▸ **Task data**:
━━━

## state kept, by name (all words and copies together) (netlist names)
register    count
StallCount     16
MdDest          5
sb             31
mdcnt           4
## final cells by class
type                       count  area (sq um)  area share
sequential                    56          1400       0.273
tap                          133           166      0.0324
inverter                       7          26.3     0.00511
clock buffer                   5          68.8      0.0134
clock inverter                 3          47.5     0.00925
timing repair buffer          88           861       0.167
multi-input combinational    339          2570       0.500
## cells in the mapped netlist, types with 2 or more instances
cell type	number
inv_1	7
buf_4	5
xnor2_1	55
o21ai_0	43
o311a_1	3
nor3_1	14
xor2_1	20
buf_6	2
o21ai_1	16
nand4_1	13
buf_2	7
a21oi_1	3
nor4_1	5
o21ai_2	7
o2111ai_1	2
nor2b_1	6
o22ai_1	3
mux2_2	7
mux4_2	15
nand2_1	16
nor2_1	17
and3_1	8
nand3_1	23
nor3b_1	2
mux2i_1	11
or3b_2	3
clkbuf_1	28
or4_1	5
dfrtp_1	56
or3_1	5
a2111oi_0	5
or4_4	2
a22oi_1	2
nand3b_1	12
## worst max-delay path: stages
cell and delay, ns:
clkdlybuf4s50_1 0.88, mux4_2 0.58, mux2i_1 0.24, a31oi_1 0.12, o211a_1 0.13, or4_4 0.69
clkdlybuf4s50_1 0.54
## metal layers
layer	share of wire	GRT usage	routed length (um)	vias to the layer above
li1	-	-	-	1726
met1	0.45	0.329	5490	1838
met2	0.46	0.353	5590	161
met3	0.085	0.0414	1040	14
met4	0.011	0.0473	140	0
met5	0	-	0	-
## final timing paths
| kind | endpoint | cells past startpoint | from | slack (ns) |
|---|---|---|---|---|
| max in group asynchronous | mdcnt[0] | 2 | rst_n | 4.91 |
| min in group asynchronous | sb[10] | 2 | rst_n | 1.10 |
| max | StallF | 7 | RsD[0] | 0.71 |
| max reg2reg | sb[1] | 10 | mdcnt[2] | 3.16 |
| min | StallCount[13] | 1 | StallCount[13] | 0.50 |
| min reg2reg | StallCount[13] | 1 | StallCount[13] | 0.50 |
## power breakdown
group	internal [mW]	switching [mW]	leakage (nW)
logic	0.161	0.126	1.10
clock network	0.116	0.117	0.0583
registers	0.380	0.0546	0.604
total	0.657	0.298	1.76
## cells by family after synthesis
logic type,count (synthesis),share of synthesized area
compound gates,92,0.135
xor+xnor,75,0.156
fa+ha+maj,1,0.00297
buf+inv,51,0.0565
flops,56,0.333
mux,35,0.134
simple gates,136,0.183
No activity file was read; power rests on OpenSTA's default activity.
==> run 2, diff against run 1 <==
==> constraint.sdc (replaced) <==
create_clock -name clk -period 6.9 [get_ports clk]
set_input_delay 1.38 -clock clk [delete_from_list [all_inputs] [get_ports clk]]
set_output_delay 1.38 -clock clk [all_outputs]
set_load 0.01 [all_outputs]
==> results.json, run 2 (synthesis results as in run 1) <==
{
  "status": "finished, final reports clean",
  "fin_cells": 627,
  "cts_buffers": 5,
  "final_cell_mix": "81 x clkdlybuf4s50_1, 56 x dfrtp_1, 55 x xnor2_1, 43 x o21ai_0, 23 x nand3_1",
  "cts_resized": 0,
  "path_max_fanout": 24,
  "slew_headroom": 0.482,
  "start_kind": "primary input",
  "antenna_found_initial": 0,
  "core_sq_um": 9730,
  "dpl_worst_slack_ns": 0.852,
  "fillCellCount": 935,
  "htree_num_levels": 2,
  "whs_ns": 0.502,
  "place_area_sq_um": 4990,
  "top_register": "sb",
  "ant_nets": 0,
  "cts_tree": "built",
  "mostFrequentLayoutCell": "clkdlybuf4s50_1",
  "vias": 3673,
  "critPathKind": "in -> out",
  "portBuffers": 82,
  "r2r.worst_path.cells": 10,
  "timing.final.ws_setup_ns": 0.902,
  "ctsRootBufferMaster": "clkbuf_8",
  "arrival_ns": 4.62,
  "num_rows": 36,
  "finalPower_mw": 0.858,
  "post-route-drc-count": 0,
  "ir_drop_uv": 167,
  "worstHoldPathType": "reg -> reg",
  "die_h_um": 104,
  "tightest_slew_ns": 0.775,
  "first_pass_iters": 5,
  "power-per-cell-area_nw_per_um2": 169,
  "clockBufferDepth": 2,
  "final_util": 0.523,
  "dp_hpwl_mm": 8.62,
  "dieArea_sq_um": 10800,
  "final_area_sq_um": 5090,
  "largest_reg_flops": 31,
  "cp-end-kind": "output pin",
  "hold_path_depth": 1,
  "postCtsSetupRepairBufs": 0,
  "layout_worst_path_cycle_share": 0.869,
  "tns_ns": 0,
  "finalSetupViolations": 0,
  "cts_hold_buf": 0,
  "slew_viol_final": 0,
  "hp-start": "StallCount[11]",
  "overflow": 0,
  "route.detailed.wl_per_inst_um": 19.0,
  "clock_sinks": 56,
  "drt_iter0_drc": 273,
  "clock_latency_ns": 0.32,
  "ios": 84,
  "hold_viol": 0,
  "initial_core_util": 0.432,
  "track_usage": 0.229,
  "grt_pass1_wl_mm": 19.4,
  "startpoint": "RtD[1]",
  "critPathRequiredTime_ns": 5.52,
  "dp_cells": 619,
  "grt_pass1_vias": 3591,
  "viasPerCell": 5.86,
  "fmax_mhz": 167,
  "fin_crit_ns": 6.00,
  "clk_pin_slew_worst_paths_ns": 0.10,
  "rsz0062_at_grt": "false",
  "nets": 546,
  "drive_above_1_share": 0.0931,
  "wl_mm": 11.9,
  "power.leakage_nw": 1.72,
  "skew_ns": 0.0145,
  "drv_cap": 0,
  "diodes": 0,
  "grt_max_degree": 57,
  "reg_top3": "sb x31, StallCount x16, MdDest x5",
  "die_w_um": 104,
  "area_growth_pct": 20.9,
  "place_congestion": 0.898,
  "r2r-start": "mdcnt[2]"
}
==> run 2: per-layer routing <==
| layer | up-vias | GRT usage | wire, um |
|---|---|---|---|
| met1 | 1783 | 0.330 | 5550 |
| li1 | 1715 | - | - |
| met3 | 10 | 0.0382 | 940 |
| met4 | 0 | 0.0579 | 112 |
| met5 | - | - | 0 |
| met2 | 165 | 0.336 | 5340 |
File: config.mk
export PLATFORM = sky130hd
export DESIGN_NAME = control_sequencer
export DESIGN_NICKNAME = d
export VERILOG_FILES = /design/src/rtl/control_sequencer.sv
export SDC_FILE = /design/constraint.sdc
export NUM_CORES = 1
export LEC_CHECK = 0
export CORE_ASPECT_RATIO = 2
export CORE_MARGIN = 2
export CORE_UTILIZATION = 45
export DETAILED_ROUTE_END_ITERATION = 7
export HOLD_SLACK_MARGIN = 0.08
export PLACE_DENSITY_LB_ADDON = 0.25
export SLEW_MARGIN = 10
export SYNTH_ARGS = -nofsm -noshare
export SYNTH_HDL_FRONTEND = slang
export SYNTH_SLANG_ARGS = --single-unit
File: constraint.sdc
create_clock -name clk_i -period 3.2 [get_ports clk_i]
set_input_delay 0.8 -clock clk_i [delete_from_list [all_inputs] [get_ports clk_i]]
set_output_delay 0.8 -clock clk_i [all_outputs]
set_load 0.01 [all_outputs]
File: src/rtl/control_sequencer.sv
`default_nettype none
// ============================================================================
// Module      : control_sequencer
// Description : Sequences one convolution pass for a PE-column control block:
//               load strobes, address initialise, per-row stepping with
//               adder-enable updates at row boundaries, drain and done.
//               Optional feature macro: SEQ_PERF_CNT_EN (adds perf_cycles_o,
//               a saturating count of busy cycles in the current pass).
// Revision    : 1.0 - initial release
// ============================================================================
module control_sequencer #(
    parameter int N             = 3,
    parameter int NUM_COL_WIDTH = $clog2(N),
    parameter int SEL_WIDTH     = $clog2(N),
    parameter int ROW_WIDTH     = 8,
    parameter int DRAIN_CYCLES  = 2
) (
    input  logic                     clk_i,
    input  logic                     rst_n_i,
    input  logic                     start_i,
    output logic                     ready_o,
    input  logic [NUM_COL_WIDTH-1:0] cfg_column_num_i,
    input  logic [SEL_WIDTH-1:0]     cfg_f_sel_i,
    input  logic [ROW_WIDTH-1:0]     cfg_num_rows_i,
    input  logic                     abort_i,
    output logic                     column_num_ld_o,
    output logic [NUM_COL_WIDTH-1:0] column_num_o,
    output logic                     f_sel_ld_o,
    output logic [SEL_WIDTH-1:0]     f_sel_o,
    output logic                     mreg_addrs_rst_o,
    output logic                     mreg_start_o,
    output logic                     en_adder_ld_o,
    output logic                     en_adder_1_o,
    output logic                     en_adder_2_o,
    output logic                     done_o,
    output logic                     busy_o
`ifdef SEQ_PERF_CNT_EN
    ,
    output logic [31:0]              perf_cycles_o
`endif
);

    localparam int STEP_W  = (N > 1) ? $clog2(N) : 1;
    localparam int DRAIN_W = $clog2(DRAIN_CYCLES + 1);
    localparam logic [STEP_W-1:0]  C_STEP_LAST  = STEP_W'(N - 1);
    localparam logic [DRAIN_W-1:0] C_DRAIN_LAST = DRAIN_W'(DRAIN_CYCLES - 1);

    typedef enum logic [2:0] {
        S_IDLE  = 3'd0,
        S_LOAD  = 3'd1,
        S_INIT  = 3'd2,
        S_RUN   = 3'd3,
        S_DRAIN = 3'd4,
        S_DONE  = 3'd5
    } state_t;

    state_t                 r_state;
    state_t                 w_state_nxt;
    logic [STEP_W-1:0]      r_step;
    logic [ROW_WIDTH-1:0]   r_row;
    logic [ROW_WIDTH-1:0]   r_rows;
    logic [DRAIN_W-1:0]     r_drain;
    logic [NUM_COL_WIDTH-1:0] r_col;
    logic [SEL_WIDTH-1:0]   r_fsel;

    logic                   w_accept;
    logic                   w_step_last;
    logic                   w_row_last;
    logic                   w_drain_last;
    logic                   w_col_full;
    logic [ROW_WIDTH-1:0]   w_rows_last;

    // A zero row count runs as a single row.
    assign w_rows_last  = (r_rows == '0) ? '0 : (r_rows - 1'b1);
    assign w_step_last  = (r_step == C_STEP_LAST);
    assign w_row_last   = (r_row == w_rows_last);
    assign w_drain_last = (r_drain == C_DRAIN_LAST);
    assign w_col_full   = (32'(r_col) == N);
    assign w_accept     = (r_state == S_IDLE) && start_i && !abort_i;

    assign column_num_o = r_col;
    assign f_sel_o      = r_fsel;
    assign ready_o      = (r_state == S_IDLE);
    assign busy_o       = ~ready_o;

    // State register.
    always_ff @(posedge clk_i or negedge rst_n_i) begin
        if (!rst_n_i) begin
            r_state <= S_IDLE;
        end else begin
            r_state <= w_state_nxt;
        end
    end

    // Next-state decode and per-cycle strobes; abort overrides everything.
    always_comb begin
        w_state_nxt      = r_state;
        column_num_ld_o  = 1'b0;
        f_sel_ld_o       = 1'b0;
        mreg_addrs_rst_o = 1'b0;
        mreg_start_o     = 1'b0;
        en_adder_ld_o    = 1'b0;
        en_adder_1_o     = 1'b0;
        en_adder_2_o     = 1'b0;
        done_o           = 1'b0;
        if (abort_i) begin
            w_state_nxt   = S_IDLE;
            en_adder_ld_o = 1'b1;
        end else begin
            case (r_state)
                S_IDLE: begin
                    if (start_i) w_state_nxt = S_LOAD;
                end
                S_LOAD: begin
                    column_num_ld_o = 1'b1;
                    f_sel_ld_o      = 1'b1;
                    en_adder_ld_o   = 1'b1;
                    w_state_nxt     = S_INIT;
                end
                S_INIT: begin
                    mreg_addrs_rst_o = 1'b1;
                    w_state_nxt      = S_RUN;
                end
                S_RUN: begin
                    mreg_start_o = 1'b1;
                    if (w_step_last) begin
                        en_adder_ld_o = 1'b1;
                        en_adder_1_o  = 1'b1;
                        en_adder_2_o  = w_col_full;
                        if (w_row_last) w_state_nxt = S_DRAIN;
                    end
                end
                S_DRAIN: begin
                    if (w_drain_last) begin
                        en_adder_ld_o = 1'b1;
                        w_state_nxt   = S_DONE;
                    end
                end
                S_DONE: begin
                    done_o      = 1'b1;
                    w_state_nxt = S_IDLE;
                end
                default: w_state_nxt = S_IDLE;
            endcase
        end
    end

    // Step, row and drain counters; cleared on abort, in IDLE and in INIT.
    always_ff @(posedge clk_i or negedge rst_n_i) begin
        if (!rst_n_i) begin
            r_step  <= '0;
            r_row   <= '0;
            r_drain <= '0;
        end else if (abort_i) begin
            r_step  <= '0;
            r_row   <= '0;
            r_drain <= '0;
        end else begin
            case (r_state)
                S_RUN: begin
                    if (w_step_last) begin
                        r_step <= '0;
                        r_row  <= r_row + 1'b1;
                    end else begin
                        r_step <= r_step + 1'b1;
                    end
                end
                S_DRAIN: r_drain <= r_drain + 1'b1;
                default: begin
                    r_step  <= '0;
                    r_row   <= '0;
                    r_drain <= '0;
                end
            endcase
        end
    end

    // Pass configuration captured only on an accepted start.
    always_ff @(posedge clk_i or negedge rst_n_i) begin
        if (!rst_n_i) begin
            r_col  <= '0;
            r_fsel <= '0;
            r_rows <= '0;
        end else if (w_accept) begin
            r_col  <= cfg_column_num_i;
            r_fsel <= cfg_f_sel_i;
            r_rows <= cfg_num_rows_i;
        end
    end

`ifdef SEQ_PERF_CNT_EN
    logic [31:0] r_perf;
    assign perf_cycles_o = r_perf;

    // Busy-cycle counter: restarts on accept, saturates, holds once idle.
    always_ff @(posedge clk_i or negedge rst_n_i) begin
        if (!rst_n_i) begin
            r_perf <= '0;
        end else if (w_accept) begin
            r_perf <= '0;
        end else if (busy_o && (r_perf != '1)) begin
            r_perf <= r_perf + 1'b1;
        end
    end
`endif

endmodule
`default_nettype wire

━━━

▸ **What is expected**:
Give the count, and only the count, of lines in these records that hold the string "netlist".

▸ **Response to this exercise**:
2